▸ **What you should do**
Write out again, exactly, the lines of the listing below from the first one through the one that contains "Clock period 8.75", and no other lines.

▸ **Material to process**
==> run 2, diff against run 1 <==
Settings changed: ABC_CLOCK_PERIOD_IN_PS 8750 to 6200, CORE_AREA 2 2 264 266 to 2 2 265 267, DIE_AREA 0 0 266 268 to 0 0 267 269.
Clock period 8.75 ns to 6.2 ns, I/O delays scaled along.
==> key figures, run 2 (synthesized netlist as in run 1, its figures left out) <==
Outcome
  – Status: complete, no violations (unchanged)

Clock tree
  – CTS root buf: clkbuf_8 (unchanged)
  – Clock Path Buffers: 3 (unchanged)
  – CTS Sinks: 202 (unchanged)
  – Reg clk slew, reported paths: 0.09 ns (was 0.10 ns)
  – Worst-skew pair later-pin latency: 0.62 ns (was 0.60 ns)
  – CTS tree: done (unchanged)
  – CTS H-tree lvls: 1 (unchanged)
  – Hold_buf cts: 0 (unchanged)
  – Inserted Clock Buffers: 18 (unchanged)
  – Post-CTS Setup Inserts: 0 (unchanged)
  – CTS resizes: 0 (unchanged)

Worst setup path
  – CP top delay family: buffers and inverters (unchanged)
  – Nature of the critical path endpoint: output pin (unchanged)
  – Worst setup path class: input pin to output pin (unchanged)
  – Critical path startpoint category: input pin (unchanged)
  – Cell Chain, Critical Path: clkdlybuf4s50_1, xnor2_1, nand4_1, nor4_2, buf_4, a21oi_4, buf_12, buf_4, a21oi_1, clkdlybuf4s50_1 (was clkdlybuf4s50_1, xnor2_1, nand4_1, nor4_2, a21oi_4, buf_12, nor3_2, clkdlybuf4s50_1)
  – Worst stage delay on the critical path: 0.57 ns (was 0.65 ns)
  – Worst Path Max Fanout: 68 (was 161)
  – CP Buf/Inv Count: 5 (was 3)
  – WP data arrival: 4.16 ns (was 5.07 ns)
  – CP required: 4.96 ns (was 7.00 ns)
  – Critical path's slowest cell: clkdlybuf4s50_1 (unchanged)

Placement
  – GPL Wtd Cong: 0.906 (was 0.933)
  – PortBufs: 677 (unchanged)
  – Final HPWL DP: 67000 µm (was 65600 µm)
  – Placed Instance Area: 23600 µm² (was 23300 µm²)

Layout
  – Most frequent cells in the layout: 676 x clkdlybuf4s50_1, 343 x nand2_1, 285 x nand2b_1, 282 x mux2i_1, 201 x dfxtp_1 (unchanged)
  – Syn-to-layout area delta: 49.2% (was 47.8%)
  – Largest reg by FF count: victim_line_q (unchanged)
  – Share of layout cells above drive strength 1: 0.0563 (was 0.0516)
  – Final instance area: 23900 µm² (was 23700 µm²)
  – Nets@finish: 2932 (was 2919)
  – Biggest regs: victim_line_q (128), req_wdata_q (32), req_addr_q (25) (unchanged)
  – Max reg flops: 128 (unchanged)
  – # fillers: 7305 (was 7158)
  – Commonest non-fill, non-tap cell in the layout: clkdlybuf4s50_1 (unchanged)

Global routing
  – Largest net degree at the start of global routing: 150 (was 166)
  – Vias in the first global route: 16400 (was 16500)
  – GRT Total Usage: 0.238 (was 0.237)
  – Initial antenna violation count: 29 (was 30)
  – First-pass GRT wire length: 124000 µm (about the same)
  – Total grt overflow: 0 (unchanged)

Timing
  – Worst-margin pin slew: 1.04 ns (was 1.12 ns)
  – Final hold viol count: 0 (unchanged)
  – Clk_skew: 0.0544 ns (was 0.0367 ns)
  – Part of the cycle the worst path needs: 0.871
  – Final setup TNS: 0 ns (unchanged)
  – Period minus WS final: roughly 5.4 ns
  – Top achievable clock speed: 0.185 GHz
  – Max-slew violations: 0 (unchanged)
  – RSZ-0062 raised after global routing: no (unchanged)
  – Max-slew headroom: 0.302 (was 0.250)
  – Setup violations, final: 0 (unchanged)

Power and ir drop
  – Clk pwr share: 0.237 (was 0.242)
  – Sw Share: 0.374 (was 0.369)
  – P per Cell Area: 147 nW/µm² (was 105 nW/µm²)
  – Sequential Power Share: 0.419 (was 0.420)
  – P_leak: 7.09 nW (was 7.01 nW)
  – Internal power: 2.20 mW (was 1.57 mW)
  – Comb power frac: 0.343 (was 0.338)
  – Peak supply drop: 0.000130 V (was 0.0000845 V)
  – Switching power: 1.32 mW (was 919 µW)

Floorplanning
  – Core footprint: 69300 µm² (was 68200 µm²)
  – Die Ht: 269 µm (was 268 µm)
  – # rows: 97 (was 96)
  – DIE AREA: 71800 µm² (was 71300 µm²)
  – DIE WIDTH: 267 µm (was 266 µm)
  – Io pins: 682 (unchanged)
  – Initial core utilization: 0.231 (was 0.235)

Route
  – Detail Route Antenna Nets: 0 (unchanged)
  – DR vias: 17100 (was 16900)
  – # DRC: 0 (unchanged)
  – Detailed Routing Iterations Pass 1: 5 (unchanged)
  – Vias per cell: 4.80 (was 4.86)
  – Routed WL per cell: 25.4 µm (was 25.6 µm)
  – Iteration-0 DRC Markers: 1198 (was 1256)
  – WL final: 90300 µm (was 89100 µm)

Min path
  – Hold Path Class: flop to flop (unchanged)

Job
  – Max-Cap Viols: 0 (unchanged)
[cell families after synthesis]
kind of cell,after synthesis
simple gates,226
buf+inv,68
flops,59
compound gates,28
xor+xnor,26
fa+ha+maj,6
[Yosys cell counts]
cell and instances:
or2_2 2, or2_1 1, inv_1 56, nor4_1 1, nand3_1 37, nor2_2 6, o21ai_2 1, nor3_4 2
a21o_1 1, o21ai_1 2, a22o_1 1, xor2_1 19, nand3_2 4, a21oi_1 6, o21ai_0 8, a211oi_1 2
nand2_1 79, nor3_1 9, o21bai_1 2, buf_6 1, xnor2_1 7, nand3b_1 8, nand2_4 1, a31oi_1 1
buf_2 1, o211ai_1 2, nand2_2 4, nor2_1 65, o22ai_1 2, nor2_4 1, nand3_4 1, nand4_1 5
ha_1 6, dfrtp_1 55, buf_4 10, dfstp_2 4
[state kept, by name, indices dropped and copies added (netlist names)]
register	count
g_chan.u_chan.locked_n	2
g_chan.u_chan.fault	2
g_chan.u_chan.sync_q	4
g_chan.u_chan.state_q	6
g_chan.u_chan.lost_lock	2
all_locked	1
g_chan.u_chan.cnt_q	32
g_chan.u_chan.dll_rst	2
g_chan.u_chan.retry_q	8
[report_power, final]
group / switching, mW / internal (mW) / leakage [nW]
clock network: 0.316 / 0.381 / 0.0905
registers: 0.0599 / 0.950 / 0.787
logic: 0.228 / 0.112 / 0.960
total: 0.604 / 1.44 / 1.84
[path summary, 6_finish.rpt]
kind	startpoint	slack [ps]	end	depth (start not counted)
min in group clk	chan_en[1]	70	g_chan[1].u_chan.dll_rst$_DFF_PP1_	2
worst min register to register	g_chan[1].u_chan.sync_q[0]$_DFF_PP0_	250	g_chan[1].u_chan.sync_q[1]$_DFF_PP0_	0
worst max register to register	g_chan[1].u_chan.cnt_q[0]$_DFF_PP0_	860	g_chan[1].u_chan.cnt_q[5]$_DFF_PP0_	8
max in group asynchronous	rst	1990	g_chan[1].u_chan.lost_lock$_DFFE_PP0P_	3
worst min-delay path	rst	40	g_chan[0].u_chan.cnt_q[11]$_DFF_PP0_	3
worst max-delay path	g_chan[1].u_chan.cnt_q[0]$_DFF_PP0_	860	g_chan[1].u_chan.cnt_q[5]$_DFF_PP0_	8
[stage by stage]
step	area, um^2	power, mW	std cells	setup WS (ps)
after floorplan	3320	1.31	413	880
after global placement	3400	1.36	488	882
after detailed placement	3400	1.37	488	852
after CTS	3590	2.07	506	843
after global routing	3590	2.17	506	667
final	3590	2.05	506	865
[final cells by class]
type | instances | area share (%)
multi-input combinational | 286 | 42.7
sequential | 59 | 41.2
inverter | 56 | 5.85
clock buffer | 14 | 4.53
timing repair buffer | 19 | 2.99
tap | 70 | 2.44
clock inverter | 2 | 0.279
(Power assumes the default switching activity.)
**config.mk**
```make
export PLATFORM = sky130hd
export DESIGN_NAME = freq_div_ctrl
export DESIGN_NICKNAME = d
export VERILOG_FILES = /design/src/rtl/freq_div_ctrl_pkg.sv /design/src/rtl/freq_div_ctrl.sv
export SDC_FILE = /design/constraint.sdc
export NUM_CORES = 1
export LEC_CHECK = 0
export CAP_MARGIN = 20
export CORE_MARGIN = 3
export CORE_UTILIZATION = 30
export DETAILED_ROUTE_END_ITERATION = 7
export PLACE_DENSITY = 0.58
export SKIP_CTS_REPAIR_TIMING = 1
export SYNTH_ARGS = -nofsm -noshare
export SYNTH_HDL_FRONTEND = slang
export SYNTH_SLANG_ARGS = --single-unit
export TNS_END_PERCENT = 20
```
**constraint.sdc**
```tcl
create_clock -name clk -period 9.8 [get_ports clk]
set_input_delay 0.98 -clock clk [delete_from_list [all_inputs] [get_ports clk]]
set_output_delay 0.98 -clock clk [all_outputs]
set_load 0.03 [all_outputs]
```
**src/rtl/freq_div_ctrl_pkg.sv**
```systemverilog
// freq_div_ctrl_pkg: state encoding and ratio floor shared by the divider controller and its benches
package freq_div_ctrl_pkg;
  typedef enum logic [1:0] {IDLE = 2'd0, RUN = 2'd1, DRAIN = 2'd2} state_t;
  localparam int MIN_DIV = 2;
endpackage

```
**src/rtl/freq_div_ctrl.sv**
```systemverilog
// freq_div_ctrl: holds the divide ratio and emits a glitch-free divided enable waveform
module freq_div_ctrl
  import freq_div_ctrl_pkg::*;
#(
  parameter int W       = 8,
  parameter int DEF_DIV = 2
) (
  input  logic         clk,
  input  logic         rst,
  input  logic         en,
  input  logic         cfg_valid,
  input  logic [W-1:0] cfg_div,
  output logic         cfg_ready,
  output logic         cfg_err,
  output logic         div_out,
  output logic         tick,
  output logic         busy,
  output logic [W-1:0] cur_div
);
  state_t         state, state_n;
  logic [W-1:0]   cnt, cnt_n, cur_div_n, pend, pend_n;
  logic           pend_vld, pend_vld_n, acc, legal, wrap, run_n;
  logic [W:0]     half;
  always_comb begin
    acc        = cfg_valid & cfg_ready;
    legal      = cfg_div >= W'(MIN_DIV);
    wrap       = (state != IDLE) && (cnt == cur_div - W'(1));
    state_n    = state;
    cnt_n      = cnt;
    cur_div_n  = cur_div;
    pend_n     = pend;
    pend_vld_n = pend_vld;
    if (state == IDLE) begin
      cur_div_n = (acc & legal) ? cfg_div : cur_div;
      cnt_n     = '0;
      state_n   = en ? RUN : IDLE;
    end else if (wrap) begin
      // an offer landing on the boundary bypasses the pending slot
      cur_div_n  = (acc & legal) ? cfg_div : pend_vld ? pend : cur_div;
      pend_vld_n = 1'b0;
      cnt_n      = '0;
      state_n    = en ? RUN : IDLE;
    end else begin
      cnt_n   = cnt + W'(1);
      state_n = en ? RUN : DRAIN;
      if (acc & legal) begin
        pend_n     = cfg_div;
        pend_vld_n = 1'b1;
      end
    end
    run_n = state_n != IDLE;
    half  = ({1'b0, cur_div_n} + (W+1)'(1)) >> 1;
  end
  always_ff @(posedge clk or negedge rst) begin
    if (!rst) begin
      state     <= IDLE;
      cnt       <= '0;
      cur_div   <= W'(DEF_DIV);
      pend      <= '0;
      pend_vld  <= 1'b0;
      div_out   <= 1'b0;
      tick      <= 1'b0;
      cfg_ready <= 1'b1;
      cfg_err   <= 1'b0;
      busy      <= 1'b0;
    end else begin
      state     <= state_n;
      cnt       <= cnt_n;
      cur_div   <= cur_div_n;
      pend      <= pend_n;
      pend_vld  <= pend_vld_n;
      div_out   <= run_n && ({1'b0, cnt_n} < half);
      tick      <= run_n && (cnt_n == '0);
      cfg_ready <= ~pend_vld_n;
      cfg_err   <= acc & ~legal;
      busy      <= run_n;
    end
  end
endmodule

```
==> results of run 1 <==
-- kinds of logic (layout without fill, tap and decap cells) --
logic type | count (synthesis) | count (layout) | share of synthesized area, %
muxes | 13 | 13 | 6.83
adders and majority gates | 10 | 10 | 6.09
DFF | 32 | 32 | 39.1
and+or+nand+nor | 74 | 74 | 19.6
AOI/OAI and AO/OA | 38 | 38 | 16.7
xor gates and xnor gates | 20 | 20 | 9.20
buffers and inverters | 11 | 37 | 2.44
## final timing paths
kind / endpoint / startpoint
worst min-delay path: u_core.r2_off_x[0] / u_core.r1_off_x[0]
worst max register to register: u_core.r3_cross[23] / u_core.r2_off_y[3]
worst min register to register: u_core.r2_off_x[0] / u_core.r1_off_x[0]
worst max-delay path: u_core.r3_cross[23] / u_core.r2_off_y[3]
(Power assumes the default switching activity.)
## config.mk

```make
export PLATFORM = sky130hd
export DESIGN_NAME = pcm_buf_ctrl
export DESIGN_NICKNAME = d
export VERILOG_FILES = /design/src/rtl/pcm_buf_pkg.sv /design/src/rtl/pcm_bank_ptr.sv /design/src/rtl/pcm_buf_ctrl.sv
export SDC_FILE = /design/constraint.sdc
export NUM_CORES = 1
export LEC_CHECK = 0
export ABC_AREA = 1
export CAP_MARGIN = 10
export CORE_MARGIN = 4
export CORE_UTILIZATION = 30
export DETAILED_ROUTE_END_ITERATION = 10
export DONT_BUFFER_PORTS = 1
export PLACE_DENSITY = 0.51
export SETUP_SLACK_MARGIN = 0.05
export SYNTH_ARGS = -nofsm -noshare
export SYNTH_HDL_FRONTEND = slang
export SYNTH_SLANG_ARGS = --single-unit
```

## constraint.sdc

```tcl
create_clock -name CLK -period 5.8 [get_ports CLK]
set_clock_uncertainty 0.05 [all_clocks]
set_input_delay 0 -clock CLK [delete_from_list [all_inputs] [get_ports CLK]]
set_output_delay 0 -clock CLK [all_outputs]
set_load 0.05 [all_outputs]
```

## src/rtl/pcm_buf_pkg.sv

```systemverilog
// Shared definitions for the PCM output ping-pong buffer controller.
package pcm_buf_pkg;

    // Default sample width and RAM address width (1024x16 RAM).
    localparam int DATA_WIDTH_DEF = 16;
    localparam int ADDR_WIDTH_DEF = 10;

    // Reader FSM: IDLE waits for a full bank, PLAY serves requests from it.
    typedef enum logic {
        IDLE = 1'b0,
        PLAY = 1'b1
    } rd_state_t;

    // Sample value returned to the AC97 side when no data is available.
    localparam int SILENCE = 0;

endpackage

```

## src/rtl/pcm_bank_ptr.sv

```systemverilog
// Bank/pointer counter for one side of the ping-pong buffer. The pointer
// walks through a half of the RAM; stepping past its last entry wraps it,
// toggles the bank and raises a one-cycle wrap pulse used to set or clear
// that bank's full flag.
module pcm_bank_ptr
    import pcm_buf_pkg::*;
#(
    parameter int PTR_WIDTH = ADDR_WIDTH_DEF - 1
) (
    input  logic                 CLK,
    input  logic                 RST_N,
    input  logic                 flush,
    input  logic                 advance,
    output logic                 bank,
    output logic [PTR_WIDTH-1:0] ptr,
    output logic                 wrap
);

    assign wrap = advance && (ptr == '1);

    // Step the pointer on each access; on the last entry move to the other bank.
    always_ff @(posedge CLK or negedge RST_N) begin
        if (!RST_N) begin
            bank <= 1'b0;
            ptr  <= '0;
        end else if (flush) begin
            bank <= 1'b0;
            ptr  <= '0;
        end else if (advance) begin
            if (wrap) begin
                bank <= ~bank;
                ptr  <= '0;
            end else begin
                ptr <= ptr + 1'b1;
            end
        end
    end

endmodule

```

## src/rtl/pcm_buf_ctrl.sv

```systemverilog
// Ping-pong scheduler for the PCM output dual-port RAM. The MAC writes one
// bank through port A while the AC97 side drains the other through port B.
// Requests against a non-full bank are answered with silence and flagged
// as underrun.
module pcm_buf_ctrl
    import pcm_buf_pkg::*;
#(
    parameter int DATA_WIDTH = DATA_WIDTH_DEF,
    parameter int ADDR_WIDTH = ADDR_WIDTH_DEF
) (
    input  logic                  CLK,
    input  logic                  RST_N,
    input  logic                  FLUSH,
    input  logic                  PCM_VALID,
    input  logic [DATA_WIDTH-1:0] PCM_DATA,
    output logic                  PCM_READY,
    input  logic                  SAMPLE_REQ,
    output logic [DATA_WIDTH-1:0] SAMPLE_DATA,
    output logic                  SAMPLE_VALID,
    output logic                  UNDERRUN,
    output logic [ADDR_WIDTH:0]   FILL_LEVEL,
    output logic [1:0]            BANK_FULL,
    output logic [ADDR_WIDTH-1:0] RAM_ADDRA,
    output logic [DATA_WIDTH-1:0] RAM_DIA,
    output logic                  RAM_ENA,
    output logic                  RAM_WEA,
    output logic [ADDR_WIDTH-1:0] RAM_ADDRB,
    output logic                  RAM_ENB,
    input  logic [DATA_WIDTH-1:0] RAM_DOB
);

    localparam int PTR_WIDTH = ADDR_WIDTH - 1;
    localparam logic [ADDR_WIDTH:0] FILL_MAX = {1'b1, {ADDR_WIDTH{1'b0}}};

    logic                  wbank, rbank;
    logic [PTR_WIDTH-1:0]  wptr, rptr;
    logic                  w_wrap, r_wrap;
    logic [1:0]            bank_full, bank_full_next;
    logic [ADDR_WIDTH:0]   fill_level;
    logic                  wr_fire, req_acc, rd_hit, rd_miss;
    logic                  rd_pend, rd_pend_und;
    logic [ADDR_WIDTH-1:0] rd_addr_q;
    rd_state_t             state, state_next;

    // Writer side: accept only into a non-full bank, and never during a flush.
    // Reset also forces READY low so that every output is quiet while held.
    assign PCM_READY = RST_N && !bank_full[wbank] && !FLUSH;
    assign wr_fire   = PCM_VALID && PCM_READY;
    assign RAM_ENA   = wr_fire;
    assign RAM_WEA   = wr_fire;
    assign RAM_ADDRA = wr_fire ? {wbank, wptr} : '0;
    assign RAM_DIA   = wr_fire ? PCM_DATA : '0;

    // A new request is taken only when no earlier response is still in flight.
    assign req_acc = SAMPLE_REQ && !rd_pend && !FLUSH;

    // Port B is enabled in the request cycle and held for the data cycle.
    assign RAM_ENB   = rd_hit || (rd_pend && !rd_pend_und);
    assign RAM_ADDRB = rd_hit ? {rbank, rptr} :
                       (rd_pend && !rd_pend_und) ? rd_addr_q : '0;

    assign BANK_FULL  = bank_full;
    assign FILL_LEVEL = fill_level;

    pcm_bank_ptr #(.PTR_WIDTH(PTR_WIDTH)) u_wr_ptr (
        .CLK     (CLK),
        .RST_N   (RST_N),
        .flush   (FLUSH),
        .advance (wr_fire),
        .bank    (wbank),
        .ptr     (wptr),
        .wrap    (w_wrap)
    );

    pcm_bank_ptr #(.PTR_WIDTH(PTR_WIDTH)) u_rd_ptr (
        .CLK     (CLK),
        .RST_N   (RST_N),
        .flush   (FLUSH),
        .advance (rd_hit),
        .bank    (rbank),
        .ptr     (rptr),
        .wrap    (r_wrap)
    );

    // Reader FSM next state and request classification (real read vs underrun).
    always_comb begin
        state_next = state;
        rd_hit     = 1'b0;
        rd_miss    = 1'b0;
        case (state)
            IDLE: begin
                if (req_acc) begin
                    if (bank_full[rbank]) rd_hit = 1'b1;
                    else                  rd_miss = 1'b1;
                end
                if (bank_full[rbank]) state_next = PLAY;
            end
            PLAY: begin
                if (req_acc) begin
                    if (bank_full[rbank]) begin
                        rd_hit = 1'b1;
                    end else begin
                        rd_miss    = 1'b1;
                        state_next = IDLE;
                    end
                end
            end
            default: state_next = IDLE;
        endcase
    end

    // Reader FSM state register.
    always_ff @(posedge CLK or negedge RST_N) begin
        if (!RST_N)     state <= IDLE;
        else if (FLUSH) state <= IDLE;
        else            state <= state_next;
    end

    // Full flags: the reader frees its bank and the writer claims its bank.
    always_comb begin
        bank_full_next = bank_full;
        if (r_wrap) bank_full_next[rbank] = 1'b0;
        if (w_wrap) bank_full_next[wbank] = 1'b1;
    end

    // Full flag register; both sides' updates land in the same edge.
    always_ff @(posedge CLK or negedge RST_N) begin
        if (!RST_N)     bank_full <= 2'b00;
        else if (FLUSH) bank_full <= 2'b00;
        else            bank_full <= bank_full_next;
    end

    // Occupancy: up on a write, down on a real read, saturating at both ends.
    always_ff @(posedge CLK or negedge RST_N) begin
        if (!RST_N) begin
            fill_level <= '0;
        end else if (FLUSH) begin
            fill_level <= '0;
        end else if (wr_fire && !rd_hit && fill_level != FILL_MAX) begin
            fill_level <= fill_level + 1'b1;
        end else if (rd_hit && !wr_fire && fill_level != '0) begin
            fill_level <= fill_level - 1'b1;
        end
    end

    // Response pipeline: remember the outstanding request, then return either
    // the RAM word or silence. A flush does not cancel a response in flight.
    always_ff @(posedge CLK or negedge RST_N) begin
        if (!RST_N) begin
            rd_pend      <= 1'b0;
            rd_pend_und  <= 1'b0;
            rd_addr_q    <= '0;
            SAMPLE_DATA  <= '0;
            SAMPLE_VALID <= 1'b0;
            UNDERRUN     <= 1'b0;
        end else begin
            rd_pend      <= rd_hit || rd_miss;
            rd_pend_und  <= rd_miss;
            if (rd_hit) rd_addr_q <= {rbank, rptr};
            SAMPLE_VALID <= rd_pend;
            UNDERRUN     <= rd_pend && rd_pend_und;
            if (rd_pend) SAMPLE_DATA <= rd_pend_und ? DATA_WIDTH'(SILENCE) : RAM_DOB;
        end
    end

endmodule

```

==> summary.txt, run 1 <==
Logic synthesis
  • Cell taking the most area after synthesis: dfrtp_1
  • Syn. warnings: 0
  • Cells after synthesis: ~480
  • Mapped Area: 3630 um^2
  • Net Count, Synth: about 540
  • Top cells by area, synth: dfrtp_1 43%, nand2_1 9.9%, inv_1 8.9%, o21ai_0 7.7%, nand3_1 5.4%
  • Average cell area after synthesis: 7.52 um^2
  • Netlist cell types: 36
  • Register area share after synthesis: between 40% and 50%
  • Seq cells post-synth: 63
  • Area share of the largest cell type after synthesis: 43.4%

Global route
  • Grt total ovfl: 0
  • Number of global-route vias before repair: 3075
  • GR Util All Layers: 13.9%
  • Largest net degree at the start of global routing: 64
  • Initial antenna violation count: 0
  • Global-route wire length before repair: 15.8 mm

Die
  • Die width: between 100 and 150 um
  • Initial Util: 31.3%
  • Die Ht: 118 um
  • # rows: 39
  • I/O pin cnt: about 110
  • Die area: 13900 um^2
  • Core ar.: 11600 um^2

Clocking
  • Root buffer cell: clkbuf_16
  • TritonCTS clock tree: yes
  • CTS sink cnt: 63
  • CTS buffer count: 9
  • Longest Clk Path Bufs: 2
  • Worst-skew pair later-pin latency: ~0.34 ns
  • CTS H-tree depth: 3
  • Reg clk slew, reported paths: 0.06 ns
  • Post_cts resized: 0

Detailed routing
  • Initial DRT Pass Iterations: 4
  • DR iter-0 viols: 262
  • Final ANT Viol Nets: 0
  • Vias/cell: 4.83
  • Remaining DRCs: 0
  • DR vias: 3115
  • WL per Instance: 14.2 um
  • Detailed-route wire length: 9.17 mm

STA
  • Actual slew at the worst max-slew pin: 1.01 ns
  • Rel. slew slack: 32.5%
  • Period utilisation layout: 57.8%
  • Finish-stage setup viols: 0
  • Setup TNS Final: 0 ns
  • Hold Fails Final Rpt: 0
  • Fin crit period: between 3 and 4 ns
  • RSZ-0062 raised after global routing: no
  • Achievable clock frequency: 298 MHz
  • Worst setup margin: 2.45 ns
  • Slew Viols, Final: 0
  • Hold_ws: 0.0606 ns

Layout
  • Share of layout cells above drive strength 1: 5.78%
  • Fillcell total: 1195
  • Area delta synth->final: 16.4%
  • Nets@finish: 551
  • Commonest non-fill, non-tap cell in the layout: nand2_1
  • Antenna Cells: 0
  • Most frequent cells in the layout: 96 x nand2_1, 86 x inv_1, 63 x dfrtp_1
  • Post-layout util: approximately 36%

Power
  • P_leak: 2.13 nW
  • Max VDD drop: 0.120 mV
  • PwrDens: 308 nW/um^2

Placement
  • Place WS: 2.42 ns
  • PortBufs: 0
  • Detail Placement HPWL: 6.42 mm
  • RePlAce Congestion: 0.812

Worst setup path
  • Crit-path leading delay family: simple AND/OR/NAND/NOR gates
  • Critical-path top delay cell: nor2_4
  • Crit end category: flop
  • Crit path cell chain: nand2_1, nand3_2, nor2_4, nand3_4, ha_1, nand2_1, o21ai_0, nand3_1, nand2_1, nand2_1, nand3_1, nand2_1
  • Critical path type: reg -> reg
  • Required time of the worst setup path: 5.98 ns
  • CP startpoint kind: flop
  • WP buf/inv: 0
  • Crit Path Max Fanout: 14
  • Most frequent CP cell: nand2_1
  • Critical path arrival: 3.53 ns
  • CP max stage delay: 0.62 ns

Hold path
  • Hold WC Path Type: in -> reg

Run
  • Max-cap viol count: 0

Outcome
  • Run status: finished clean
File: config.mk
export PLATFORM = sky130hd
export DESIGN_NAME = alu_share_arbiter
export DESIGN_NICKNAME = d
export VERILOG_FILES = /design/src/rtl/alu_share_arbiter.sv
export SDC_FILE = /design/constraint.sdc
export NUM_CORES = 1
export LEC_CHECK = 0
export CAP_MARGIN = 40
export CORE_AREA = 5 5 206 208
export CTS_BUF_LIST = sky130_fd_sc_hd__clkbuf_4
export CTS_CLUSTER_DIAMETER = 30
export DETAILED_ROUTE_END_ITERATION = 6
export DIE_AREA = 0 0 211 213
export SLEW_MARGIN = 5
export SYNTH_ARGS = -nofsm -noshare
export SYNTH_HDL_FRONTEND = slang
export SYNTH_SLANG_ARGS = --single-unit
File: constraint.sdc
create_clock -name clk -period 2.3 [get_ports clk]
set_input_delay 0.23 -clock clk [delete_from_list [all_inputs] [get_ports clk]]
set_output_delay 0.23 -clock clk [all_outputs]
set_load 0.03 [all_outputs]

▸ **Solution to the problem**
==> run 2, diff against run 1 <==
Settings changed: ABC_CLOCK_PERIOD_IN_PS 8750 to 6200, CORE_AREA 2 2 264 266 to 2 2 265 267, DIE_AREA 0 0 266 268 to 0 0 267 269.
Clock period 8.75 ns to 6.2 ns, I/O delays scaled along.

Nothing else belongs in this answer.